- **How to complete this task**:
The listing that follows should be copied in full, exactly as written.

- **Dataset excerpts**:
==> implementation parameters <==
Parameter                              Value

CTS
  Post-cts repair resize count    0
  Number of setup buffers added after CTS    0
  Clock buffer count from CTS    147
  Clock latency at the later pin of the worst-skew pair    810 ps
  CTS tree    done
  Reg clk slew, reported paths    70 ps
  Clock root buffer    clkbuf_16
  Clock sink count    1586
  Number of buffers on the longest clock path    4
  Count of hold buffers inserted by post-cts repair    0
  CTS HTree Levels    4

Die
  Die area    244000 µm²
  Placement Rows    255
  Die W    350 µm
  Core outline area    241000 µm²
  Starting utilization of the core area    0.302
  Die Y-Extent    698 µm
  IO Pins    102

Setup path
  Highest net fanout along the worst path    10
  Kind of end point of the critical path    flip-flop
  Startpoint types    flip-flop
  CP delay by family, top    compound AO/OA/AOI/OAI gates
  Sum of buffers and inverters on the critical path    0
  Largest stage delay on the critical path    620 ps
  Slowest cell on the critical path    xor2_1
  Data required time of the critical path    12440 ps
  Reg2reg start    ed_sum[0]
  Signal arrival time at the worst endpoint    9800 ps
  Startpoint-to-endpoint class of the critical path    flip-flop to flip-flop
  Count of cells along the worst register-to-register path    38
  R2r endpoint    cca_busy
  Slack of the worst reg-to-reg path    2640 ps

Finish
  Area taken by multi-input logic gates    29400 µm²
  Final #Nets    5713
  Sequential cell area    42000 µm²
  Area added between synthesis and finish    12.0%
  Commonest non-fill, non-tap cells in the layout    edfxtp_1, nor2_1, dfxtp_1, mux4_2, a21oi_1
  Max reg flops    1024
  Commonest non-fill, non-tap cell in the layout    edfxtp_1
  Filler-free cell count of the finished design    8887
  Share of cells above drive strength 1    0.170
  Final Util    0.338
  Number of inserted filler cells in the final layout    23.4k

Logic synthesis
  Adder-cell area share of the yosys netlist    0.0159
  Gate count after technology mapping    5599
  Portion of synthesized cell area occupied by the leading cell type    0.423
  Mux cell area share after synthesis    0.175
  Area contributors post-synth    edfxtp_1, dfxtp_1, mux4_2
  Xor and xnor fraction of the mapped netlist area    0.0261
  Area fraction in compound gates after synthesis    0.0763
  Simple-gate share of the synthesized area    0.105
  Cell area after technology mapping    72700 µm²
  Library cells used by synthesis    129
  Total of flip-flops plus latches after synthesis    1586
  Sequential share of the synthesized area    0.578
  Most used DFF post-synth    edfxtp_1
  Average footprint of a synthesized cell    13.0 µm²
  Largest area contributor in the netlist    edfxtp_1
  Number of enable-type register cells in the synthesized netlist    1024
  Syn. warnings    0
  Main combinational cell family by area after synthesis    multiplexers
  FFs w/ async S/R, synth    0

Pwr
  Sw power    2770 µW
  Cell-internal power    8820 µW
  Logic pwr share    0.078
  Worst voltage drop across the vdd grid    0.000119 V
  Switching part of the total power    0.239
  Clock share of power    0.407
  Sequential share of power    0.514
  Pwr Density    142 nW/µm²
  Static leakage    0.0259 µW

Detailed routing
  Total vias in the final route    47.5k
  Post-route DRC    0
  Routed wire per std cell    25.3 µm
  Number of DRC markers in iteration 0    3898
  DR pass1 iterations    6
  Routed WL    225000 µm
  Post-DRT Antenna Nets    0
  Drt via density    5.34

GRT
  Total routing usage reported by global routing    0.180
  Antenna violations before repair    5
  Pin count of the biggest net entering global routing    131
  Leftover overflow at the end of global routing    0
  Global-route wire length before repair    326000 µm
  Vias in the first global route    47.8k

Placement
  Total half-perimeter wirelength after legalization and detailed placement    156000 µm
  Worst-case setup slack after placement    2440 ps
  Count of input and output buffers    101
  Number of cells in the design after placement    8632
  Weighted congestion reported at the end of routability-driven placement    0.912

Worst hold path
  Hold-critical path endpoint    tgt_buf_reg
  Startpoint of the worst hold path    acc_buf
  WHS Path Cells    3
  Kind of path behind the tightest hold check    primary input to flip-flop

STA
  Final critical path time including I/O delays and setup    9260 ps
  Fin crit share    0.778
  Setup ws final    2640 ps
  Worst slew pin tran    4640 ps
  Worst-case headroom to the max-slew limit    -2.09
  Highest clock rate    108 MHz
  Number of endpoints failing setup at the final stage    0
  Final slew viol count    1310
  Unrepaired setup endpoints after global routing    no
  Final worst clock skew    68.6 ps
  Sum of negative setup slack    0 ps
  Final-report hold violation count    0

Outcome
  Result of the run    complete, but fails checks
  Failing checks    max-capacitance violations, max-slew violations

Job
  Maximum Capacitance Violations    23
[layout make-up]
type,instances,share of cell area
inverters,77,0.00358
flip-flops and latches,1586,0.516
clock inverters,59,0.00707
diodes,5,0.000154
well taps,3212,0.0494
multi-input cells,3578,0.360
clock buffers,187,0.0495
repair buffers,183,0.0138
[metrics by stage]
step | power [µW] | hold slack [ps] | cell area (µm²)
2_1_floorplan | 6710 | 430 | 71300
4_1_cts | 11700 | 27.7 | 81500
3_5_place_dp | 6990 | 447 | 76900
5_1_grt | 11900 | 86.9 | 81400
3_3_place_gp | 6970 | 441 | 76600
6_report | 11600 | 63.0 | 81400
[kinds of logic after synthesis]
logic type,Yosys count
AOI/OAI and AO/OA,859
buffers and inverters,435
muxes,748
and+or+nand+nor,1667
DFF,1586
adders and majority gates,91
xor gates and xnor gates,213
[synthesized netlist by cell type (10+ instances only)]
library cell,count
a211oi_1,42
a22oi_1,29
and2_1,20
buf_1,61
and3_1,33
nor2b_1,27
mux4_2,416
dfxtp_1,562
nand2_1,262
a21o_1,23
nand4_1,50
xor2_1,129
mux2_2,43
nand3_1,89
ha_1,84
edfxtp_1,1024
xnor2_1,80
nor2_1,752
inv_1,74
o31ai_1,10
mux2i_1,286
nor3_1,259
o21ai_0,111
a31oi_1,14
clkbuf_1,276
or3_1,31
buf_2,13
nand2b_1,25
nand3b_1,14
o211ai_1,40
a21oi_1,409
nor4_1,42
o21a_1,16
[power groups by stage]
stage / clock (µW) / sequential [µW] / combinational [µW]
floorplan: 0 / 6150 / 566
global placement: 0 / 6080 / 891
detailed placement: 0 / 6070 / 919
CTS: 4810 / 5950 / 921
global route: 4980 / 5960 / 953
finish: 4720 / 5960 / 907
$ cat config.mk
export PLATFORM = sky130hd
export DESIGN_NAME = tlsi_lamp_ctrl
export DESIGN_NICKNAME = d
export VERILOG_FILES = /design/src/rtl/tlsi_pkg.sv /design/src/rtl/tlsi_lamp_ctrl.sv /design/src/rtl/tlsi_timebase.sv
export SDC_FILE = /design/constraint.sdc
export NUM_CORES = 1
export LEC_CHECK = 0
export ABC_AREA = 1
export BUFFER_PORTS_ARGS = -buffer_cell sky130_fd_sc_hd__buf_4
export CAP_MARGIN = 20
export CORE_MARGIN = 3
export CORE_UTILIZATION = 50
export CTS_CLUSTER_DIAMETER = 150
export DETAILED_ROUTE_END_ITERATION = 16
export HOLD_SLACK_MARGIN = 0.1
export PLACE_DENSITY = 0.69
export SLEW_MARGIN = 10
export SYNTH_ARGS = -nofsm -noshare
export SYNTH_HDL_FRONTEND = slang
export SYNTH_SLANG_ARGS = --single-unit
$ cat constraint.sdc
create_clock -name I_SYS_CLK -period 4.62 [get_ports I_SYS_CLK]
set_input_delay 0.693 -clock I_SYS_CLK [delete_from_list [all_inputs] [get_ports I_SYS_CLK]]
set_output_delay 0.693 -clock I_SYS_CLK [all_outputs]
set_load 0.02 [all_outputs]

- **Task response**:
==> implementation parameters <==
Parameter                              Value

CTS
  Post-cts repair resize count    0
  Number of setup buffers added after CTS    0
  Clock buffer count from CTS    147
  Clock latency at the later pin of the worst-skew pair    810 ps
  CTS tree    done
  Reg clk slew, reported paths    70 ps
  Clock root buffer    clkbuf_16
  Clock sink count    1586
  Number of buffers on the longest clock path    4
  Count of hold buffers inserted by post-cts repair    0
  CTS HTree Levels    4

Die
  Die area    244000 µm²
  Placement Rows    255
  Die W    350 µm
  Core outline area    241000 µm²
  Starting utilization of the core area    0.302
  Die Y-Extent    698 µm
  IO Pins    102

Setup path
  Highest net fanout along the worst path    10
  Kind of end point of the critical path    flip-flop
  Startpoint types    flip-flop
  CP delay by family, top    compound AO/OA/AOI/OAI gates
  Sum of buffers and inverters on the critical path    0
  Largest stage delay on the critical path    620 ps
  Slowest cell on the critical path    xor2_1
  Data required time of the critical path    12440 ps
  Reg2reg start    ed_sum[0]
  Signal arrival time at the worst endpoint    9800 ps
  Startpoint-to-endpoint class of the critical path    flip-flop to flip-flop
  Count of cells along the worst register-to-register path    38
  R2r endpoint    cca_busy
  Slack of the worst reg-to-reg path    2640 ps

Finish
  Area taken by multi-input logic gates    29400 µm²
  Final #Nets    5713
  Sequential cell area    42000 µm²
  Area added between synthesis and finish    12.0%
  Commonest non-fill, non-tap cells in the layout    edfxtp_1, nor2_1, dfxtp_1, mux4_2, a21oi_1
  Max reg flops    1024
  Commonest non-fill, non-tap cell in the layout    edfxtp_1
  Filler-free cell count of the finished design    8887
  Share of cells above drive strength 1    0.170
  Final Util    0.338
  Number of inserted filler cells in the final layout    23.4k

Logic synthesis
  Adder-cell area share of the yosys netlist    0.0159
  Gate count after technology mapping    5599
  Portion of synthesized cell area occupied by the leading cell type    0.423
  Mux cell area share after synthesis    0.175
  Area contributors post-synth    edfxtp_1, dfxtp_1, mux4_2
  Xor and xnor fraction of the mapped netlist area    0.0261
  Area fraction in compound gates after synthesis    0.0763
  Simple-gate share of the synthesized area    0.105
  Cell area after technology mapping    72700 µm²
  Library cells used by synthesis    129
  Total of flip-flops plus latches after synthesis    1586
  Sequential share of the synthesized area    0.578
  Most used DFF post-synth    edfxtp_1
  Average footprint of a synthesized cell    13.0 µm²
  Largest area contributor in the netlist    edfxtp_1
  Number of enable-type register cells in the synthesized netlist    1024
  Syn. warnings    0
  Main combinational cell family by area after synthesis    multiplexers
  FFs w/ async S/R, synth    0

Pwr
  Sw power    2770 µW
  Cell-internal power    8820 µW
  Logic pwr share    0.078
  Worst voltage drop across the vdd grid    0.000119 V
  Switching part of the total power    0.239
  Clock share of power    0.407
  Sequential share of power    0.514
  Pwr Density    142 nW/µm²
  Static leakage    0.0259 µW

Detailed routing
  Total vias in the final route    47.5k
  Post-route DRC    0
  Routed wire per std cell    25.3 µm
  Number of DRC markers in iteration 0    3898
  DR pass1 iterations    6
  Routed WL    225000 µm
  Post-DRT Antenna Nets    0
  Drt via density    5.34

GRT
  Total routing usage reported by global routing    0.180
  Antenna violations before repair    5
  Pin count of the biggest net entering global routing    131
  Leftover overflow at the end of global routing    0
  Global-route wire length before repair    326000 µm
  Vias in the first global route    47.8k

Placement
  Total half-perimeter wirelength after legalization and detailed placement    156000 µm
  Worst-case setup slack after placement    2440 ps
  Count of input and output buffers    101
  Number of cells in the design after placement    8632
  Weighted congestion reported at the end of routability-driven placement    0.912

Worst hold path
  Hold-critical path endpoint    tgt_buf_reg
  Startpoint of the worst hold path    acc_buf
  WHS Path Cells    3
  Kind of path behind the tightest hold check    primary input to flip-flop

STA
  Final critical path time including I/O delays and setup    9260 ps
  Fin crit share    0.778
  Setup ws final    2640 ps
  Worst slew pin tran    4640 ps
  Worst-case headroom to the max-slew limit    -2.09
  Highest clock rate    108 MHz
  Number of endpoints failing setup at the final stage    0
  Final slew viol count    1310
  Unrepaired setup endpoints after global routing    no
  Final worst clock skew    68.6 ps
  Sum of negative setup slack    0 ps
  Final-report hold violation count    0

Outcome
  Result of the run    complete, but fails checks
  Failing checks    max-capacitance violations, max-slew violations

Job
  Maximum Capacitance Violations    23
[layout make-up]
type,instances,share of cell area
inverters,77,0.00358
flip-flops and latches,1586,0.516
clock inverters,59,0.00707
diodes,5,0.000154
well taps,3212,0.0494
multi-input cells,3578,0.360
clock buffers,187,0.0495
repair buffers,183,0.0138
[metrics by stage]
step | power [µW] | hold slack [ps] | cell area (µm²)
2_1_floorplan | 6710 | 430 | 71300
4_1_cts | 11700 | 27.7 | 81500
3_5_place_dp | 6990 | 447 | 76900
5_1_grt | 11900 | 86.9 | 81400
3_3_place_gp | 6970 | 441 | 76600
6_report | 11600 | 63.0 | 81400
[kinds of logic after synthesis]
logic type,Yosys count
AOI/OAI and AO/OA,859
buffers and inverters,435
muxes,748
and+or+nand+nor,1667
DFF,1586
adders and majority gates,91
xor gates and xnor gates,213
[synthesized netlist by cell type (10+ instances only)]
library cell,count
a211oi_1,42
a22oi_1,29
and2_1,20
buf_1,61
and3_1,33
nor2b_1,27
mux4_2,416
dfxtp_1,562
nand2_1,262
a21o_1,23
nand4_1,50
xor2_1,129
mux2_2,43
nand3_1,89
ha_1,84
edfxtp_1,1024
xnor2_1,80
nor2_1,752
inv_1,74
o31ai_1,10
mux2i_1,286
nor3_1,259
o21ai_0,111
a31oi_1,14
clkbuf_1,276
or3_1,31
buf_2,13
nand2b_1,25
nand3b_1,14
o211ai_1,40
a21oi_1,409
nor4_1,42
o21a_1,16
[power groups by stage]
stage / clock (µW) / sequential [µW] / combinational [µW]
floorplan: 0 / 6150 / 566
global placement: 0 / 6080 / 891
detailed placement: 0 / 6070 / 919
CTS: 4810 / 5950 / 921
global route: 4980 / 5960 / 953
finish: 4720 / 5960 / 907
$ cat config.mk
export PLATFORM = sky130hd
export DESIGN_NAME = tlsi_lamp_ctrl
export DESIGN_NICKNAME = d
export VERILOG_FILES = /design/src/rtl/tlsi_pkg.sv /design/src/rtl/tlsi_lamp_ctrl.sv /design/src/rtl/tlsi_timebase.sv
export SDC_FILE = /design/constraint.sdc
export NUM_CORES = 1
export LEC_CHECK = 0
export ABC_AREA = 1
export BUFFER_PORTS_ARGS = -buffer_cell sky130_fd_sc_hd__buf_4
export CAP_MARGIN = 20
export CORE_MARGIN = 3
export CORE_UTILIZATION = 50
export CTS_CLUSTER_DIAMETER = 150
export DETAILED_ROUTE_END_ITERATION = 16
export HOLD_SLACK_MARGIN = 0.1
export PLACE_DENSITY = 0.69
export SLEW_MARGIN = 10
export SYNTH_ARGS = -nofsm -noshare
export SYNTH_HDL_FRONTEND = slang
export SYNTH_SLANG_ARGS = --single-unit
$ cat constraint.sdc
create_clock -name I_SYS_CLK -period 4.62 [get_ports I_SYS_CLK]
set_input_delay 0.693 -clock I_SYS_CLK [delete_from_list [all_inputs] [get_ports I_SYS_CLK]]
set_output_delay 0.693 -clock I_SYS_CLK [all_outputs]
set_load 0.02 [all_outputs]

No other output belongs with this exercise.